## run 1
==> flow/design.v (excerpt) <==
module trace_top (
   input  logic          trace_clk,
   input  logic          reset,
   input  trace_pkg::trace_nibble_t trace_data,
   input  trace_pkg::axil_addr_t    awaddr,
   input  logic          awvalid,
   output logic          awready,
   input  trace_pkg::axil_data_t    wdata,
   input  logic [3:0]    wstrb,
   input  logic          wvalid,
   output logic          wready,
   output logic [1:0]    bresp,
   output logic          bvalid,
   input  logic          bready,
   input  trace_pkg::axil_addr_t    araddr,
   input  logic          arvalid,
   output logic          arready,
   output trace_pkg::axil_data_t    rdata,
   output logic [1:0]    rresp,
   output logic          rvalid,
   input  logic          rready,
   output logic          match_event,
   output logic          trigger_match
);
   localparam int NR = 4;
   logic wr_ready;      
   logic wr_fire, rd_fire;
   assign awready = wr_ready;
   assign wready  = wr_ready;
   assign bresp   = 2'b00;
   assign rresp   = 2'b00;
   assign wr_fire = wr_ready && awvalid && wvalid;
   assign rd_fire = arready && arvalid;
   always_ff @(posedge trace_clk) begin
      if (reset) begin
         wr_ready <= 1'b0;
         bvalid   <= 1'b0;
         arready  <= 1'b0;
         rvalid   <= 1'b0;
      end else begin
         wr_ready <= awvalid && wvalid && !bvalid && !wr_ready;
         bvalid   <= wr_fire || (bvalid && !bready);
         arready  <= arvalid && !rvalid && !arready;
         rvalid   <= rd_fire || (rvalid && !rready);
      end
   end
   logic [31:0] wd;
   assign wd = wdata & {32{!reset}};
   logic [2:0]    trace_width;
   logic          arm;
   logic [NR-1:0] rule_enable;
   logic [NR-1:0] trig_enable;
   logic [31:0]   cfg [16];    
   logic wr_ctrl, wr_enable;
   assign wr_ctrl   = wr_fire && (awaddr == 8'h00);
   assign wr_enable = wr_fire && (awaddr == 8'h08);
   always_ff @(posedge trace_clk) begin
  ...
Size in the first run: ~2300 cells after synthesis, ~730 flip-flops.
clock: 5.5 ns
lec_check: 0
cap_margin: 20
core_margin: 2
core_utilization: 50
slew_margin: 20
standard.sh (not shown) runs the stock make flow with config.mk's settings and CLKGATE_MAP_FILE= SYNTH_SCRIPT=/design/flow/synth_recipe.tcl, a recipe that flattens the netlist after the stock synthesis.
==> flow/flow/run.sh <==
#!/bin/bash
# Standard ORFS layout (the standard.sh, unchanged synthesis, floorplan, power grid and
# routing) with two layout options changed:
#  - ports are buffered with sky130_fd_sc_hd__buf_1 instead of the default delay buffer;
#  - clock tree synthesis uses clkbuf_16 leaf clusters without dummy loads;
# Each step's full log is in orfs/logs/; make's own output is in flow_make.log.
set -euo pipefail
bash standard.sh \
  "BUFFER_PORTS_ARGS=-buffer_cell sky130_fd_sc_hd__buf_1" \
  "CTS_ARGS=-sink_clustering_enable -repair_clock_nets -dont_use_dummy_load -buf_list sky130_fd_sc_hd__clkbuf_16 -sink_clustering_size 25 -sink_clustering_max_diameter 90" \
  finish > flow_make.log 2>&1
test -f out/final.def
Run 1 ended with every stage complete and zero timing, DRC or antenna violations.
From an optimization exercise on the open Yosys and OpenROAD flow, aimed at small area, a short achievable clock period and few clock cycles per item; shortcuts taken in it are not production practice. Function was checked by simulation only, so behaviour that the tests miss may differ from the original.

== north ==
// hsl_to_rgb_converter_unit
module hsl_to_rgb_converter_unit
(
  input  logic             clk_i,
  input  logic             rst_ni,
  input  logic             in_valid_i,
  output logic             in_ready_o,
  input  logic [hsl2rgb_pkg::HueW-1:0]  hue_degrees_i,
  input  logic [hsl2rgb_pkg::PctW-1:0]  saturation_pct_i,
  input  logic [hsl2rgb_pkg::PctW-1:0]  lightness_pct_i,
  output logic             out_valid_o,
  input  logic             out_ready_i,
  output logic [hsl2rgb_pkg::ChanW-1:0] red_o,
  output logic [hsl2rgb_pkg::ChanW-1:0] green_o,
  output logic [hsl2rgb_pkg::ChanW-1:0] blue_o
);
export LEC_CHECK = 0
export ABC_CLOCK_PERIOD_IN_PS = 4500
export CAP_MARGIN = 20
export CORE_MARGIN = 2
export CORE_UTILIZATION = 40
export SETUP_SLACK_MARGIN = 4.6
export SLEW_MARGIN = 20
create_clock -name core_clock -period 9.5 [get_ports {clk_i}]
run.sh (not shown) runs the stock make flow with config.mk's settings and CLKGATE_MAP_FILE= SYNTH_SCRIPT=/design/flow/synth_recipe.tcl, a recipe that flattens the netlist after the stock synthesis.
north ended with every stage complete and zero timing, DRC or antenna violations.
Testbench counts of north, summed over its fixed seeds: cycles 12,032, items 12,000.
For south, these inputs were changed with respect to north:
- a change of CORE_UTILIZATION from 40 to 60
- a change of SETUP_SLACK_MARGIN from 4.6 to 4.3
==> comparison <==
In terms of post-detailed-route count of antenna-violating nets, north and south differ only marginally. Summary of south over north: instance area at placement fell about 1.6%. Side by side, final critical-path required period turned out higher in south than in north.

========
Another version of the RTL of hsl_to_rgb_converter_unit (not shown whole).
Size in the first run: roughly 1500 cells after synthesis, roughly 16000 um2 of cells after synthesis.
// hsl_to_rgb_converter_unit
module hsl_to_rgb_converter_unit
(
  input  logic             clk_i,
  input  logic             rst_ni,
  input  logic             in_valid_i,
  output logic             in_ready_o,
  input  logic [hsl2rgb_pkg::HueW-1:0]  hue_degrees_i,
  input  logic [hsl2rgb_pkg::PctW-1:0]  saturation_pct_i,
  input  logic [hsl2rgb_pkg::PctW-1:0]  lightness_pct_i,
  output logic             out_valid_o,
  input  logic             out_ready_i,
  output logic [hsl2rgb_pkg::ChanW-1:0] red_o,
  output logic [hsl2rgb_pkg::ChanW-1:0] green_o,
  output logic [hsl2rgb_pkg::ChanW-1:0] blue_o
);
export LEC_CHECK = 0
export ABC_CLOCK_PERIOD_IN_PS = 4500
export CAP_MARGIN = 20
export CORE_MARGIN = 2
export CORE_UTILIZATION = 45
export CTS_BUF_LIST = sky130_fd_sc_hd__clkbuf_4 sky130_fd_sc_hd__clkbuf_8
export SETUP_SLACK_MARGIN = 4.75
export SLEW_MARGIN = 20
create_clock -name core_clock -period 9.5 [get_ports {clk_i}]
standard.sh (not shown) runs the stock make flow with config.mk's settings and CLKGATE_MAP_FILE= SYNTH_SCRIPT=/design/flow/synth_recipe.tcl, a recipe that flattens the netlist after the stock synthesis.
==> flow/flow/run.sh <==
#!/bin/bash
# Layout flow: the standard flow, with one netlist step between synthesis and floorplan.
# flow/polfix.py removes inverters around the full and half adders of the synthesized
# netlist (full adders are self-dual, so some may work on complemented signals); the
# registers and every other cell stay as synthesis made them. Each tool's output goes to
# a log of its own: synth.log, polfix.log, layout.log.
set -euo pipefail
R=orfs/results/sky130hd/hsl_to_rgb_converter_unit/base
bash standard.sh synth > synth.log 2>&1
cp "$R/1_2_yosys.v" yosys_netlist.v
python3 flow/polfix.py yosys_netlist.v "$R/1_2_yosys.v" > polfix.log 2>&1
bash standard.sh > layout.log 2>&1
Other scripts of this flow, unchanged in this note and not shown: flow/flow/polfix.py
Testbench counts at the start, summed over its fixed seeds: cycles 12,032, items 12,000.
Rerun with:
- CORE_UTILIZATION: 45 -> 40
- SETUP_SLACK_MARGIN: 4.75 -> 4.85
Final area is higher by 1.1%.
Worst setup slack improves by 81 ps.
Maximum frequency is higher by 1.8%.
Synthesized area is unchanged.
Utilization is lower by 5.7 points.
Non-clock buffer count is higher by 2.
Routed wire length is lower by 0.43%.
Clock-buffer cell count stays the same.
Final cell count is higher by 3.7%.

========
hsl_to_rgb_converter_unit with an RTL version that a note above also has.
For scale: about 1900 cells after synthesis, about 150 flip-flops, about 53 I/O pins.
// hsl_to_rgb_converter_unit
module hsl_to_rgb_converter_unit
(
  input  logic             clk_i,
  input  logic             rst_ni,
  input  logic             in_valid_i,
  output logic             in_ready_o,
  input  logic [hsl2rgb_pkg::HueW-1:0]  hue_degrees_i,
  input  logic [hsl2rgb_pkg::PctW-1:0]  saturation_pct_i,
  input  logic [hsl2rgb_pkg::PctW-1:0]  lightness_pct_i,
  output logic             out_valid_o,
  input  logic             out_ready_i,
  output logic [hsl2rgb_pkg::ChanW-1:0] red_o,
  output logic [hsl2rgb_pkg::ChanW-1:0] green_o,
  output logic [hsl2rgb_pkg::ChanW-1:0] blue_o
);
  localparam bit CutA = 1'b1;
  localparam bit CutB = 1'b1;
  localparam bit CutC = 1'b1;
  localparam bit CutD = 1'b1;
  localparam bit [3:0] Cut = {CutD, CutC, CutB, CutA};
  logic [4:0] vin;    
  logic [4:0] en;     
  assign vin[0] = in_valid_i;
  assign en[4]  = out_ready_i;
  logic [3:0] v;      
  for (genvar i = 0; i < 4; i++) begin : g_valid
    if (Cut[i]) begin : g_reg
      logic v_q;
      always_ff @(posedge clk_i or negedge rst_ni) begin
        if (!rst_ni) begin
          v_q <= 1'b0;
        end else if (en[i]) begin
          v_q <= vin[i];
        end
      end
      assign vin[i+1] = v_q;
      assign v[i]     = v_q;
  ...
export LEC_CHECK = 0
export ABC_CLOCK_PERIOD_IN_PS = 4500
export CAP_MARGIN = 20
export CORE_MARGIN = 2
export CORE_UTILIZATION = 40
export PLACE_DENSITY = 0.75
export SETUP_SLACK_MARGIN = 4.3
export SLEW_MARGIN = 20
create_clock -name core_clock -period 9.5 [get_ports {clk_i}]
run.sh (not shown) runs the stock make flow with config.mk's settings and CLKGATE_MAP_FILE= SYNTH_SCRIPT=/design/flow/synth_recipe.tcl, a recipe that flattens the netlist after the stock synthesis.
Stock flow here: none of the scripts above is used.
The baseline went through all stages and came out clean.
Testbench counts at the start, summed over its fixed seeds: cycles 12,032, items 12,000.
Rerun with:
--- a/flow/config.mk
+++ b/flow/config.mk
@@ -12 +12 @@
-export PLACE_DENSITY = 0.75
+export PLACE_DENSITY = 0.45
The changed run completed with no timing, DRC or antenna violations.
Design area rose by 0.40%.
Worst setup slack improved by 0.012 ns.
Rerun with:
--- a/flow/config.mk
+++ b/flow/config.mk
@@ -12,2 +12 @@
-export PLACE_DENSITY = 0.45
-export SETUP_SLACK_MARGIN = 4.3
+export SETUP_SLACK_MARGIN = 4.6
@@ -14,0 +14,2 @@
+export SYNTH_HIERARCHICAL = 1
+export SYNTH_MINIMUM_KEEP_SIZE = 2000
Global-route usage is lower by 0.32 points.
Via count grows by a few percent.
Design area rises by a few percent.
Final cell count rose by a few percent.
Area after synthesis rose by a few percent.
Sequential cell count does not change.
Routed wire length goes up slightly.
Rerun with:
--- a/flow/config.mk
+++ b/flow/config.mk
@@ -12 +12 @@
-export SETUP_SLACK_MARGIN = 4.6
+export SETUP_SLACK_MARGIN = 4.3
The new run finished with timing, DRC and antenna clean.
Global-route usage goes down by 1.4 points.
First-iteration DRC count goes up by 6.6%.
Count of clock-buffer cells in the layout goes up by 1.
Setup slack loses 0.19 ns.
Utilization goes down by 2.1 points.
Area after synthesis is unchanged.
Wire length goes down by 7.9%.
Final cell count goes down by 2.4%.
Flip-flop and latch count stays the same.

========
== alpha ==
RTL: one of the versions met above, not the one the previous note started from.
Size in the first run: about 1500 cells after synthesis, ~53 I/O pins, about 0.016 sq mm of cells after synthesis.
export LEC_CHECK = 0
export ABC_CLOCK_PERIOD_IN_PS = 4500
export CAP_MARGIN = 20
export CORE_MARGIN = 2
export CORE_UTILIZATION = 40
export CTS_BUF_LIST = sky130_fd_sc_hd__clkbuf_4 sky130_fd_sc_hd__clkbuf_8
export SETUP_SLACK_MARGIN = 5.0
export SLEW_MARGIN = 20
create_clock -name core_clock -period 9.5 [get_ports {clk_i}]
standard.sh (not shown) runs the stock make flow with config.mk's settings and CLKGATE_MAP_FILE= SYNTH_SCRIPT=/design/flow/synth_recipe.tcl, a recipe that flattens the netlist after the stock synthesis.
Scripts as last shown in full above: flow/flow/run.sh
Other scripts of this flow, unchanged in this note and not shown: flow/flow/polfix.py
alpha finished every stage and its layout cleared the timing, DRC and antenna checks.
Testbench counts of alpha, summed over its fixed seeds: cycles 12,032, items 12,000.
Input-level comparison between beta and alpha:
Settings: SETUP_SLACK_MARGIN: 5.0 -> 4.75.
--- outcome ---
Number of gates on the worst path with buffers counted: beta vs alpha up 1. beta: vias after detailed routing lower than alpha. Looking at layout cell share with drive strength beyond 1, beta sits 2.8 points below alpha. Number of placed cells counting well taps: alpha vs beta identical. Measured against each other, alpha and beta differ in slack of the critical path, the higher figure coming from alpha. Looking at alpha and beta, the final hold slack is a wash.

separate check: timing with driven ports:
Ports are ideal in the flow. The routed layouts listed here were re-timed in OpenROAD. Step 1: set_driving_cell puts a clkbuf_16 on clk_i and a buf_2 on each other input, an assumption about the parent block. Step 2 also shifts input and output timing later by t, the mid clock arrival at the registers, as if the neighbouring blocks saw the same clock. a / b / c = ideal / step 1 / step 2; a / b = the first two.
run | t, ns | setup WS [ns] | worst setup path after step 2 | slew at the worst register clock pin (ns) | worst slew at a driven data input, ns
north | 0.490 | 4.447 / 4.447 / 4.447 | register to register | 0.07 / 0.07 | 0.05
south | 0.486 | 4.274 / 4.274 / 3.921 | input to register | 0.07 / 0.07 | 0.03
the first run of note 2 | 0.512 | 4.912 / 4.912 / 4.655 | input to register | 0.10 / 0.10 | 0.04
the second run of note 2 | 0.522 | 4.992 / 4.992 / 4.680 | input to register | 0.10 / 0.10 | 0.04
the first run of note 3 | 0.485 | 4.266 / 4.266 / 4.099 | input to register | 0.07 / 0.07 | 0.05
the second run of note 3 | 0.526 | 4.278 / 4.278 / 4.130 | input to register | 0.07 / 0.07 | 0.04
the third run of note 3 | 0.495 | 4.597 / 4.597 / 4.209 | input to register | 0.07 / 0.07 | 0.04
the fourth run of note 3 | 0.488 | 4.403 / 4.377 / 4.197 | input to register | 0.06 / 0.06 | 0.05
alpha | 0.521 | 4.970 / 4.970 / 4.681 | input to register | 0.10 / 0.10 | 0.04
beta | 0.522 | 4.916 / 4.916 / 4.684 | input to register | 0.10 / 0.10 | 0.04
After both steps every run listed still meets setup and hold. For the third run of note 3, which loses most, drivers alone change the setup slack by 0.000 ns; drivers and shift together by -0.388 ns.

___

Aim of the task: Retype, exactly and with nothing added, the lines of the material above from the first through the one that contains "wr_ready <= awvalid".

Solved exercise:
## run 1
==> flow/design.v (excerpt) <==
module trace_top (
   input  logic          trace_clk,
   input  logic          reset,
   input  trace_pkg::trace_nibble_t trace_data,
   input  trace_pkg::axil_addr_t    awaddr,
   input  logic          awvalid,
   output logic          awready,
   input  trace_pkg::axil_data_t    wdata,
   input  logic [3:0]    wstrb,
   input  logic          wvalid,
   output logic          wready,
   output logic [1:0]    bresp,
   output logic          bvalid,
   input  logic          bready,
   input  trace_pkg::axil_addr_t    araddr,
   input  logic          arvalid,
   output logic          arready,
   output trace_pkg::axil_data_t    rdata,
   output logic [1:0]    rresp,
   output logic          rvalid,
   input  logic          rready,
   output logic          match_event,
   output logic          trigger_match
);
   localparam int NR = 4;
   logic wr_ready;      
   logic wr_fire, rd_fire;
   assign awready = wr_ready;
   assign wready  = wr_ready;
   assign bresp   = 2'b00;
   assign rresp   = 2'b00;
   assign wr_fire = wr_ready && awvalid && wvalid;
   assign rd_fire = arready && arvalid;
   always_ff @(posedge trace_clk) begin
      if (reset) begin
         wr_ready <= 1'b0;
         bvalid   <= 1'b0;
         arready  <= 1'b0;
         rvalid   <= 1'b0;
      end else begin
         wr_ready <= awvalid && wvalid && !bvalid && !wr_ready;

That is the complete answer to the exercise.